> **Task details**:
Copy every line from the records below that holds the word "smaller".

Stored items
※ ※ ※
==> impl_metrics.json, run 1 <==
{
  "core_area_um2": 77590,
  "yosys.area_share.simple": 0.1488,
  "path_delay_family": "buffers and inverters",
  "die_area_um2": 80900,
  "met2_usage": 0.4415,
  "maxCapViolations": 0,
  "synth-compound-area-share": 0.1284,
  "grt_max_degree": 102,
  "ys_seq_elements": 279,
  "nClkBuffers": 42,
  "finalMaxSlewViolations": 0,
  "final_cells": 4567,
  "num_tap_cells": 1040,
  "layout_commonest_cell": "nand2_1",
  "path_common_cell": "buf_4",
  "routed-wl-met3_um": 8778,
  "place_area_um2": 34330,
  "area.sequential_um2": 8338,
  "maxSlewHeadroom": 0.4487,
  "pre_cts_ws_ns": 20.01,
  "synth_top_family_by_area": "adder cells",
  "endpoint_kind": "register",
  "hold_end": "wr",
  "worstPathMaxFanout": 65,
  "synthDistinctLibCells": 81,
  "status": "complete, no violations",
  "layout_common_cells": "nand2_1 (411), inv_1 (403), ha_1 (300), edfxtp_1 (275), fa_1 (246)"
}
From an optimization exercise on the open Yosys and OpenROAD flow, aimed at small area and a short achievable clock period; shortcuts taken in it are not production practice. Function was checked by simulation only, so behaviour that the tests miss may differ from the original. No driver is modelled on the clock port, so clock power and skew are understated where the tree is cut down; a real chip needs a root buffer or a tree. Power figures rest on the tool's default switching activity, not on a simulated workload.

== yarrow ==
==> flow/design.v (excerpt) <==
module alu #(parameter DATA_WIDTH = 32, OP = 3)
(
    input wire start,
    input wire clk,
    input wire reset_n,
    input wire [DATA_WIDTH - 1 : 0] A,
    input wire [DATA_WIDTH - 1 : 0] B,
    input wire [OP - 1 : 0] op,
    output wire [DATA_WIDTH - 1 : 0] result,
    output reg done
);
==> flow/config.mk <==
export PLATFORM = sky130hd
export DESIGN_NAME = alu
export DESIGN_NICKNAME = alu
export VERILOG_FILES = /design/flow/design.v
export SDC_FILE = /design/flow/constraint.sdc
export NUM_CORES = 4
export LEC_CHECK = 0
export CAP_MARGIN = 20
export CORE_MARGIN = 2
export CORE_UTILIZATION = 45
export SETUP_SLACK_MARGIN = 5
export SLEW_MARGIN = 20
export SYNTH_HIERARCHICAL = 1
export SYNTH_MINIMUM_KEEP_SIZE = 0
==> flow/constraint.sdc <==
create_clock -name core_clock -period 9.5 [get_ports {clk}]
set_input_delay 1.9000 -clock core_clock [delete_from_list [all_inputs] [get_ports {clk}]]
set_output_delay 1.9000 -clock core_clock [all_outputs]
set_load 0.01 [all_outputs]
standard.sh (not shown) runs the stock make flow with config.mk's settings and CLKGATE_MAP_FILE= SYNTH_SCRIPT=/design/flow/synth_recipe.tcl, a recipe that flattens the netlist after the stock synthesis.
==> flow/flow/run.sh <==
#!/bin/bash
# The standard layout flow (standard.sh: ORFS with the standard flow's config and standard synthesis),
# with these changes:
#  - after floorplan, prep.tcl sets combinational cells to drive strength 1 (and gives
#    registers with a large fanout a stronger drive), so that the resizer, which sees the
#    placement, chooses the sizes;
#  - the ports are buffered with buf_2 cells (ORFS would pick clkdlybuf4s50_1 delay cells);
#  - the clock tree is two levels of clkbuf_16 buffers: 4 driven by the clock port, 8 leaf
#    buffers each at the centre of a group of registers (clock_tree.tcl, run by ORFS's cts
#    step in place of TritonCTS);
#  - repair_timing aims at a setup slack margin of 5.2 ns.
set -e
export BUFFER_PORTS_ARGS="-buffer_cell sky130_fd_sc_hd__buf_2"
export PRE_CTS_TCL=$(pwd)/flow/clock_tree.tcl
export CLK_GROUPS=8
export CLK_ROOTS=4
bash standard.sh SETUP_SLACK_MARGIN=5.2 floorplan > standard_floorplan.log 2>&1
ODB_IN=$(ls -d orfs/results/*/alu/base)/2_floorplan.odb FLOP_FANOUT=8 openroad -no_splash -exit flow/prep.tcl > prep.log 2>&1
bash standard.sh SETUP_SLACK_MARGIN=5.2 finish > standard.log 2>&1
==> flow/flow/clock_tree.tcl <==
# Clock tree built directly, in two levels: the clock port drives CLK_ROOTS clkbuf_16
# buffers, which drive CLK_GROUPS clkbuf_16 leaf buffers, each placed at the centre of one
# group of registers (the registers split by position) and driving that group's clock pins.
# Used in place of TritonCTS through the PRE_CTS_TCL hook of ORFS's cts step; the rest of the
# step (placement legalization, timing repair) runs as usual.
rename clock_tree_synthesis __orfs_clock_tree_synthesis
proc split_groups {items n} {
  set groups [list $items]
  set axis 0
  while {[llength $groups] < $n} {
    set new {}
    foreach g $groups {
      set g [lsort -integer -index $axis $g]
      set h [expr {[llength $g] / 2}]
      lappend new [lrange $g 0 [expr {$h - 1}]] [lrange $g $h end]
    }
    set groups $new
    set axis [expr {1 - $axis}]
  }
  return $groups
}
proc centre {g} {
  set sx 0; set sy 0
  foreach s $g { incr sx [lindex $s 0]; incr sy [lindex $s 1] }
  return [list [expr {$sx / [llength $g]}] [expr {$sy / [llength $g]}]]
}
proc clock_tree_synthesis {args} {
  set block [ord::get_db_block]
  set bufm [[ord::get_db] findMaster sky130_fd_sc_hd__clkbuf_16]
  set clknet [$block findNet clk]
  set sinks {}
  foreach it [$clknet getITerms] {
    set bb [[$it getInst] getBBox]
    lappend sinks [list [expr {([$bb xMin] + [$bb xMax]) / 2}] [expr {([$bb yMin] + [$bb yMax]) / 2}] $it]
  }
  # leaf buffers
  set leaves {}
  set i 0
  foreach g [split_groups $sinks $::env(CLK_GROUPS)] {
    lassign [centre $g] cx cy
    set buf [odb::dbInst_create $block $bufm "clkbuf_leaf_$i"]
    $buf setLocation $cx $cy
    $buf setPlacementStatus PLACED
    set net [odb::dbNet_create $block "clknet_leaf_$i"]
    $net setSigType CLOCK
    [$buf findITerm X] connect $net
    foreach s $g {
      set it [lindex $s 2]
      $it disconnect
      $it connect $net
    }
    lappend leaves [list $cx $cy [$buf findITerm A]]
    puts "clock leaf $i: [llength $g] registers at $cx $cy"
    incr i
  }
  # root buffers, driven by the clock port
  set i 0
  foreach g [split_groups $leaves $::env(CLK_ROOTS)] {
    lassign [centre $g] cx cy
    set buf [odb::dbInst_create $block $bufm "clkbuf_root_$i"]
    $buf setLocation $cx $cy
    $buf setPlacementStatus PLACED
    set net [odb::dbNet_create $block "clknet_root_$i"]
    $net setSigType CLOCK
    [$buf findITerm A] connect $clknet
    [$buf findITerm X] connect $net
    foreach s $g { [lindex $s 2] connect $net }
    puts "clock root $i: [llength $g] leaf buffers at $cx $cy"
    incr i
  }
  $clknet setSigType CLOCK
  global_connect
}
Other scripts of this flow, unchanged in this note and not shown: flow/flow/prep.tcl
### yarrow -> sierra
# yarrow
export LEC_CHECK = 0
export CAP_MARGIN = 20
export CORE_MARGIN = 2
export CORE_UTILIZATION = 45
export SETUP_SLACK_MARGIN = 5
export SLEW_MARGIN = 20
export SYNTH_HIERARCHICAL = 1
export SYNTH_MINIMUM_KEEP_SIZE = 0
create_clock -name core_clock -period 9.5 [get_ports {clk}]
# sierra
export LEC_CHECK = 0
export CAP_MARGIN = 20
export CORE_MARGIN = 2
export CORE_UTILIZATION = 55
export SETUP_SLACK_MARGIN = 5
export SLEW_MARGIN = 20
export SYNTH_HIERARCHICAL = 1
export SYNTH_MINIMUM_KEEP_SIZE = 0
create_clock -name core_clock -period 9.5 [get_ports {clk}]
diff --git a/flow/flow/run.sh b/flow/flow/run.sh
--- a/flow/flow/run.sh
+++ b/flow/flow/run.sh
@@ -9,5 +9,5 @@
 #    buffers each at the centre of a group of registers (clock_tree.tcl, run by ORFS's cts
 #    step in place of TritonCTS);
-#  - repair_timing aims at a setup slack margin of 5.2 ns.
+#  - repair_timing aims at a setup slack margin of 5.1 ns.
 set -e
 export BUFFER_PORTS_ARGS="-buffer_cell sky130_fd_sc_hd__buf_2"
@@ -15,5 +15,5 @@
 export CLK_GROUPS=8
 export CLK_ROOTS=4
-bash standard.sh SETUP_SLACK_MARGIN=5.2 floorplan > standard_floorplan.log 2>&1
+bash standard.sh SETUP_SLACK_MARGIN=5.1 floorplan > standard_floorplan.log 2>&1
 ODB_IN=$(ls -d orfs/results/*/alu/base)/2_floorplan.odb FLOP_FANOUT=8 openroad -no_splash -exit flow/prep.tcl > prep.log 2>&1
-bash standard.sh SETUP_SLACK_MARGIN=5.2 finish > standard.log 2>&1
+bash standard.sh SETUP_SLACK_MARGIN=5.1 finish > standard.log 2>&1
### Flow results
Compared with yarrow, in sierra wire length of the first global-routing pass ~0 delta, share of power burned in combinational logic went down, final total power fell 0.52%, sequential share of layout area went up 0.51 points, clock period minus final worst setup slack now sits higher.
sierra vs yarrow, headroom to the max-slew limit went up by 2.6 points.
Power density over the cells, yarrow and sierra: higher on sierra
Background: an optimization exercise with open tools, aiming at small area. Do not read the settings as production practice.
Function was checked by simulation only, so behaviour that the tests miss may differ from the original.
Power figures rest on the tool's default switching activity, not on a simulated workload.

==> job 688: inputs <==
==> flow/design.v <==
`timescale 1ns / 1ps
module sync_fifo #(
    parameter DATA_WIDTH = 8,
    parameter DEPTH = 32,
    parameter ALMOST_COUNT = 2
) (
    input wire clk,
    input wire reset,
    input wire wr_en,
    input wire rd_en,
    input wire [DATA_WIDTH-1:0] wr_data,
    output reg [DATA_WIDTH-1:0] rd_data,
    output wire empty,
    output wire full,
    output wire almost_empty,
    output wire almost_full,
    output wire valid,
    output wire overflow,
    output wire underflow,
    output wire [DEPTH:0] count
);
reg [DEPTH:0] wr_ptr;
reg [DEPTH:0] rd_ptr;
reg [DATA_WIDTH-1:0] memory [0:DEPTH-1];
    always @(posedge clk or posedge reset) begin
    if(reset) begin
        wr_ptr <= 0;
        rd_ptr <= 0;
    end else begin
        if(wr_en && !full) begin
            memory[wr_ptr[$clog2(DEPTH)-1:0]] <= wr_data;
            wr_ptr <= wr_ptr + 1;
        end
        if(rd_en && !empty) begin
            rd_data <= memory[rd_ptr[$clog2(DEPTH)-1:0]];
            rd_ptr <= rd_ptr + 1;
        end
    end
end
assign empty = (wr_ptr == rd_ptr);
assign full = (wr_ptr == rd_ptr + 32);
assign almost_empty = (wr_ptr - rd_ptr <= ALMOST_COUNT && rd_ptr != wr_ptr);
assign almost_full = (wr_ptr - rd_ptr >= DEPTH - ALMOST_COUNT && !full);
assign valid = (rd_en && !empty);
assign overflow = (wr_en && full);
assign underflow = (rd_en && empty);
assign count = wr_ptr - rd_ptr;
endmodule
==> flow/run.sh <==
#!/bin/bash
# synth_recipe.tcl (not shown) runs the flow's synth.tcl, then flattens the netlist and writes it again
# the make line also repeats each setting of config.mk as NAME=value (left out here)
make -C /OpenROAD-flow-scripts/flow DESIGN_CONFIG=/design/flow/config.mk WORK_HOME=/design/flow/orfs CLKGATE_MAP_FILE= SYNTH_SCRIPT=/design/flow/synth_recipe.tcl finish
==> flow/config.mk <==
export PLATFORM = sky130hd
export DESIGN_NAME = sync_fifo
export DESIGN_NICKNAME = sync_fifo
export VERILOG_FILES = /design/flow/design.v
export SDC_FILE = /design/flow/constraint.sdc
export NUM_CORES = 4
export LEC_CHECK = 0
export CAP_MARGIN = 20
export CORE_MARGIN = 2
export CORE_UTILIZATION = 40
export SLEW_MARGIN = 20
==> flow/constraint.sdc <==
create_clock -name core_clock -period 6.5 [get_ports {clk}]
set_input_delay 1.3000 -clock core_clock [delete_from_list [all_inputs] [get_ports {clk}]]
set_output_delay 1.3000 -clock core_clock [all_outputs]
set_load 0.01 [all_outputs]
==> job 7971: changes against job 688 <==
==> flow/design.v (replaced) <==
module sync_fifo #(
    parameter DATA_WIDTH = 8,
    parameter DEPTH = 32,
    parameter ALMOST_COUNT = 2
) (
    input wire clk,
    input wire reset,
    input wire wr_en,
    input wire rd_en,
    input wire [DATA_WIDTH-1:0] wr_data,
    output reg [DATA_WIDTH-1:0] rd_data,
    output wire empty,
    output wire full,
    output wire almost_empty,
    output wire almost_full,
    output wire valid,
    output wire overflow,
    output wire underflow,
    output wire [DEPTH:0] count
);
localparam AW = $clog2(DEPTH);
reg [AW:0] n;                           
reg [DATA_WIDTH-1:0] mem [0:DEPTH-1];   
assign empty        = (n == 0);
assign full         = n[AW];
assign almost_empty = (n != 0) && (n <= ALMOST_COUNT);
assign almost_full  = !n[AW] && (n >= DEPTH - ALMOST_COUNT);
assign valid        = rd_en && !empty;
assign overflow     = wr_en && full;
assign underflow    = rd_en && empty;
assign count        = {{(DEPTH-AW){1'b0}}, n};
wire do_wr = wr_en && !full;
wire do_rd = valid;
wire up = do_wr && !do_rd;
wire dn = do_rd && !do_wr;
reg [AW:0] tgl;
reg all1, all0;
integer k;
always @(*) begin
    all1 = 1'b1;
    all0 = 1'b1;
    for (k = 0; k <= AW; k = k + 1) begin
        tgl[k] = (up && all1) || (dn && all0);
        all1 = all1 && n[k];
        all0 = all0 && !n[k];
    end
end
always @(posedge clk or posedge reset) begin
    if (reset)
        n <= 0;
    else
        n <= n ^ tgl;
end
integer i;
always @(posedge clk) begin
    if (do_wr) begin
        mem[0] <= wr_data;
        for (i = 1; i < DEPTH; i = i + 1)
            mem[i] <= mem[i-1];
    end
end
wire [DEPTH-1:0] nsel = {{(DEPTH-1){1'b0}}, 1'b1} << n[AW-1:0];
wire [DEPTH-1:0] rsel = {nsel[0], nsel[DEPTH-1:1]};
localparam NG = (DEPTH + 2) / 3;             
wire [DATA_WIDTH-1:0] grp_n [0:NG-1];        
genvar g, b;
generate
    for (g = 0; g < NG; g = g + 1) begin : grp
        for (b = 0; b < DATA_WIDTH; b = b + 1) begin : bit_
            if (3*g + 2 < DEPTH) begin : full3
                sync_fifo_aoi222 u (
                    .a1(rsel[3*g]),   .a2(mem[3*g][b]),
                    .b1(rsel[3*g+1]), .b2(mem[3*g+1][b]),
                    .c1(rsel[3*g+2]), .c2(mem[3*g+2][b]),
                    .y(grp_n[g][b]));
            end else begin : part2
                sync_fifo_aoi22 u (
                    .a1(rsel[3*g]),   .a2(mem[3*g][b]),
                    .b1(rsel[3*g+1]), .b2(mem[3*g+1][b]),
                    .y(grp_n[g][b]));
            end
        end
    end
endgenerate
reg [DATA_WIDTH-1:0] rword;
integer j;
always @(*) begin
    rword = {DATA_WIDTH{1'b1}};
    for (j = 0; j < NG; j = j + 1)
        rword = rword & grp_n[j];
    rword = ~rword;
end
always @(posedge clk) begin
    if (do_rd)
        rd_data <= rword;
end
endmodule
module sync_fifo_aoi222 (
    input wire a1, a2, b1, b2, c1, c2,
    output wire y
);
assign y = ~((a1 & a2) | (b1 & b2) | (c1 & c2));
endmodule
module sync_fifo_aoi22 (
    input wire a1, a2, b1, b2,
    output wire y
);
assign y = ~((a1 & a2) | (b1 & b2));
endmodule
==> flow/flow/run.sh (new file) <==
#!/bin/bash
# Own layout flow: the standard flow (standard.sh), with
#  - synthesis identical except for the ABC script used for the
#    combinational mapping (flow/abc_area.script, an area-oriented
#    mapping); registers are mapped exactly as in the standard synthesis;
#  - smaller port buffers, one shared tie cell, and a clock tree of small
#    buffers without dummy loads.
# Each tool's full output goes to the ORFS logs under orfs/logs and to
# standard.log in this folder.
set -euo pipefail
HERE=$(pwd)
mkdir -p mysynth
sed "s#log_cmd abc {\*}\$abc_args#log_cmd abc {*}[lreplace \$abc_args 1 1 $HERE/flow/abc_area.script]#" \
    "$FLOW_HOME/scripts/synth.tcl" > mysynth/synth.tcl
grep -q "flow/abc_area.script" mysynth/synth.tcl
sed "s#\$::env(SCRIPTS_DIR)/synth.tcl#$HERE/mysynth/synth.tcl#" synth_recipe.tcl > mysynth/synth_recipe.tcl
grep -q "mysynth/synth.tcl" mysynth/synth_recipe.tcl

source "$HERE/flow/settings.sh"

bash standard.sh \
    SYNTH_SCRIPT="$HERE/mysynth/synth_recipe.tcl" \
    "${EXTRA[@]}" \
    finish > standard.log 2>&1
==> flow/flow/abc_area.script (new file) <==
strash
&get -n
&st
&syn2
&dch
&nf -R 1000
&put
==> flow/flow/settings.sh (new file) <==
EXTRA=(
    CORE_UTILIZATION=70
    SKIP_REPAIR_TIE_FANOUT=1
    "SYNTH_KEEP_MODULES=sync_fifo_aoi222 sync_fifo_aoi22"
    "BUFFER_PORTS_ARGS=-buffer_cell sky130_fd_sc_hd__buf_1"
    "CTS_ARGS=-sink_clustering_enable -repair_clock_nets -dont_use_dummy_load -buf_list {sky130_fd_sc_hd__clkbuf_4 sky130_fd_sc_hd__clkbuf_16} -root_buf sky130_fd_sc_hd__clkbuf_4 -tree_buf sky130_fd_sc_hd__clkbuf_4 -sink_clustering_buffer sky130_fd_sc_hd__clkbuf_16 -sink_clustering_size 32 -sink_clustering_max_diameter 100"
)
==> flow/standard.sh (new file) <==
#!/bin/bash
# synth_recipe.tcl (not shown) runs the flow's synth.tcl, then flattens the netlist and writes it again
# the make line also repeats each setting of config.mk as NAME=value (left out here)
make -C /OpenROAD-flow-scripts/flow DESIGN_CONFIG=/design/flow/config.mk WORK_HOME=/design/flow/orfs CLKGATE_MAP_FILE= SYNTH_SCRIPT=/design/flow/synth_recipe.tcl "${@:-finish}"
removed: flow/run.sh
==> run notes <==
Via count: job 7971 is smaller than job 688 (55%). In job 688 the hold slack is higher than in job 7971, by 0.10 ns. The synthesized cell count of job 688 is 2.6 times that of job 7971. In job 688 the sequential power is lower than in job 7971, by about 7%. Of job 688 and job 7971, job 7971 has the higher fmax (gap 35%, measured against job 7971). Of job 7971 and job 688, job 688 has the higher final cell count (gap about 60%, measured against job 688). Clock power: job 7971 is lower than job 688 (65%). Of job 688 and job 7971, job 688 has the higher design area (gap about 80%, measured against job 7971).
※ ※ ※
> **Response to the task**:
#  - smaller port buffers, one shared tie cell, and a clock tree of small
Via count: job 7971 is smaller than job 688 (55%). In job 688 the hold slack is higher than in job 7971, by 0.10 ns. The synthesized cell count of job 688 is 2.6 times that of job 7971. In job 688 the sequential power is lower than in job 7971, by about 7%. Of job 688 and job 7971, job 7971 has the higher fmax (gap 35%, measured against job 7971). Of job 7971 and job 688, job 688 has the higher final cell count (gap about 60%, measured against job 688). Clock power: job 7971 is lower than job 688 (65%). Of job 688 and job 7971, job 688 has the higher design area (gap about 80%, measured against job 7971).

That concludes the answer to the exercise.